Works, installations, paintings, slogans, words that pass from the conceptual (at times incomprehensible) typical of contemporary art to a universe of references and quotes that speak of conflicts and tensions, of peoples forced to migrate and of suffering.
An example of this is the Israeli pavilion, escorted by army soldiers and closed as a sign of protest, as explained by a poster put up by the artists themselves, until a real ceasefire or an agreement for the release of the hostages is reached. But so is the Russian pavilion, handed over to Bolivian artists as a sign of protest for the invasion suffered by Ukraine.
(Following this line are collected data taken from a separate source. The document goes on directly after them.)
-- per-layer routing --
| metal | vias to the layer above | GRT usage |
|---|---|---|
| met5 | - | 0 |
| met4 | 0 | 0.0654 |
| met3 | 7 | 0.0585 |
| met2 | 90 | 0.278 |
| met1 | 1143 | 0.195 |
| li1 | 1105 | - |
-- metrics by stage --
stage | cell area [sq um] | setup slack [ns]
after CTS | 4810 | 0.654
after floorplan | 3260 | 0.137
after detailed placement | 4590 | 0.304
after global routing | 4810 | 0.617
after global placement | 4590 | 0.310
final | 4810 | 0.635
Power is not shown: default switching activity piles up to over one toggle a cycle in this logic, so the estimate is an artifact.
--- src/rtl/div_unit_if.sv ---
// Request/response bundle between the execute stage (master) and the divider (slave).
interface div_unit_if #(
  parameter int unsigned DATA_W = 32
);
  logic                  signed_div_i;
  logic [DATA_W-1:0]     opdata1_i;
  logic [DATA_W-1:0]     opdata2_i;
  logic                  start_i;
  logic                  annul_i;
  logic [2*DATA_W-1:0]   result_o;
  logic                  ready_o;

  modport master (
    output signed_div_i, opdata1_i, opdata2_i, start_i, annul_i,
    input  result_o, ready_o
  );

  modport slave (
    input  signed_div_i, opdata1_i, opdata2_i, start_i, annul_i,
    output result_o, ready_o
  );
endinterface

--- src/rtl/div_unit.sv ---
// Multi-cycle radix-2 restoring divider for DIV/DIVU; one division in flight,
// result {remainder, quotient} held while the requester keeps start_i high.
module div_unit #(
  parameter int unsigned DATA_W = 32,
  parameter int unsigned CNT_W  = 6
) (
  input logic        clk,
  input logic        rst,
  div_unit_if.slave  bus
);

  localparam int unsigned DREG_W = 2 * DATA_W + 1;

  typedef enum logic [1:0] {IDLE, BYZERO, ON, END} state_t;

  state_t              state_q, state_nxt;
  logic [CNT_W-1:0]    cnt_q, cnt_nxt;
  logic [DREG_W-1:0]   dreg_q, dreg_nxt;
  logic [DATA_W-1:0]   divisor_q, divisor_nxt;
  logic                signed_q, signed_nxt;
  logic                sign1_q, sign1_nxt;
  logic                sign2_q, sign2_nxt;
  logic [2*DATA_W-1:0] result_q, result_nxt;
  logic                ready_q, ready_nxt;

  logic [DATA_W:0]     diff;
  logic [DATA_W-1:0]   op1_abs, op2_abs, quo_fin, rem_fin, quo_raw, rem_raw;

  // Magnitudes of the incoming operands; only negated for signed requests
  assign op1_abs = (bus.signed_div_i && bus.opdata1_i[DATA_W-1])
                   ? (~bus.opdata1_i) + DATA_W'(1) : bus.opdata1_i;
  assign op2_abs = (bus.signed_div_i && bus.opdata2_i[DATA_W-1])
                   ? (~bus.opdata2_i) + DATA_W'(1) : bus.opdata2_i;

  assign diff    = {1'b0, dreg_q[2*DATA_W-1:DATA_W]} - {1'b0, divisor_q};

  // Sign fix-up: quotient negative on differing signs, remainder follows the dividend
  assign quo_raw = dreg_q[DATA_W-1:0];
  assign rem_raw = dreg_q[2*DATA_W:DATA_W+1];
  assign quo_fin = (signed_q && (sign1_q ^ sign2_q)) ? (~quo_raw) + DATA_W'(1) : quo_raw;
  assign rem_fin = (signed_q && sign1_q) ? (~rem_raw) + DATA_W'(1) : rem_raw;

  always_ff @(posedge clk) begin
    if (rst) begin
      state_q   <= IDLE;
      cnt_q     <= '0;
      dreg_q    <= '0;
      divisor_q <= '0;
      signed_q  <= 1'b0;
      sign1_q   <= 1'b0;
      sign2_q   <= 1'b0;
      result_q  <= '0;
      ready_q   <= 1'b0;
    end else begin
      state_q   <= state_nxt;
      cnt_q     <= cnt_nxt;
      dreg_q    <= dreg_nxt;
      divisor_q <= divisor_nxt;
      signed_q  <= signed_nxt;
      sign1_q   <= sign1_nxt;
      sign2_q   <= sign2_nxt;
      result_q  <= result_nxt;
      ready_q   <= ready_nxt;
    end
  end

  always_comb begin
    state_nxt   = state_q;
    cnt_nxt     = cnt_q;
    dreg_nxt    = dreg_q;
    divisor_nxt = divisor_q;
    signed_nxt  = signed_q;
    sign1_nxt   = sign1_q;
    sign2_nxt   = sign2_q;
    result_nxt  = '0;
    ready_nxt   = 1'b0;

    case (state_q)
      IDLE: begin
        if (bus.start_i && !bus.annul_i) begin
          signed_nxt = bus.signed_div_i;
          sign1_nxt  = bus.opdata1_i[DATA_W-1];
          sign2_nxt  = bus.opdata2_i[DATA_W-1];
          if (bus.opdata2_i == '0) begin
            state_nxt = BYZERO;
          end else begin
            divisor_nxt = op2_abs;
            dreg_nxt    = {DATA_W'(0), op1_abs, 1'b0};
            cnt_nxt     = '0;
            state_nxt   = ON;
          end
        end
      end

      BYZERO: begin
        if (bus.annul_i) begin
          state_nxt = IDLE;
        end else begin
          dreg_nxt  = '0;
          state_nxt = END;
        end
      end

      ON: begin
        if (bus.annul_i) begin
          state_nxt = IDLE;
          cnt_nxt   = '0;
        end else if (cnt_q != CNT_W'(DATA_W)) begin
          // Restore-or-subtract step; quotient bits shift in from the bottom
          if (diff[DATA_W])
            dreg_nxt = {dreg_q[2*DATA_W-1:0], 1'b0};
          else
            dreg_nxt = {diff[DATA_W-1:0], dreg_q[DATA_W-1:0], 1'b1};
          cnt_nxt = cnt_q + CNT_W'(1);
        end else begin
          dreg_nxt  = {1'b0, rem_fin, quo_fin};
          state_nxt = END;
        end
      end

      END: begin
        if (bus.start_i) begin
          result_nxt = dreg_q[2*DATA_W-1:0];
          ready_nxt  = 1'b1;
        end else begin
          state_nxt = IDLE;
          cnt_nxt   = '0;
        end
      end

      default: state_nxt = IDLE;
    endcase
  end

  assign bus.result_o = result_q;
  assign bus.ready_o  = ready_q;

endmodule

--- src/flat_wrapper.sv ---
// flat-port wrapper written by rule: the top's interface ports become plain ports
module div_unit_flat 
#(
  parameter int unsigned DATA_W = 32,
  parameter int unsigned CNT_W  = 6
)
  (clk, rst, bus_signed_div_i, bus_opdata1_i, bus_opdata2_i, bus_start_i, bus_annul_i, bus_result_o, bus_ready_o);
  div_unit_if #(.DATA_W(DATA_W)) bus_i ();
  input logic clk;
  input logic rst;
  input wire logic [$bits(bus_i.signed_div_i)-1:0] bus_signed_div_i;
  input wire logic [$bits(bus_i.opdata1_i)-1:0] bus_opdata1_i;
  input wire logic [$bits(bus_i.opdata2_i)-1:0] bus_opdata2_i;
  input wire logic [$bits(bus_i.start_i)-1:0] bus_start_i;
  input wire logic [$bits(bus_i.annul_i)-1:0] bus_annul_i;
  output wire logic [$bits(bus_i.result_o)-1:0] bus_result_o;
  output wire logic [$bits(bus_i.ready_o)-1:0] bus_ready_o;
  assign bus_i.signed_div_i = bus_signed_div_i;
  assign bus_i.opdata1_i = bus_opdata1_i;
  assign bus_i.opdata2_i = bus_opdata2_i;
  assign bus_i.start_i = bus_start_i;
  assign bus_i.annul_i = bus_annul_i;
  assign bus_result_o = bus_i.result_o;
  assign bus_ready_o = bus_i.ready_o;
  div_unit #(.DATA_W(DATA_W), .CNT_W(CNT_W)) u_core (.clk(clk), .rst(rst), .bus(bus_i));
endmodule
Without forgetting the setting up of an unlikely Consulate of all African peoples, complete with flag and overlooking the Grand Canal.
And finally (but actually starting from that) without forgetting the theme itself of the 60th edition of the Biennale Arte: “Foreigners everywhere“. A title-manifesto in the dual meaning of “finding foreigners everywhere” but also of “finding oneself foreigners everywhere”.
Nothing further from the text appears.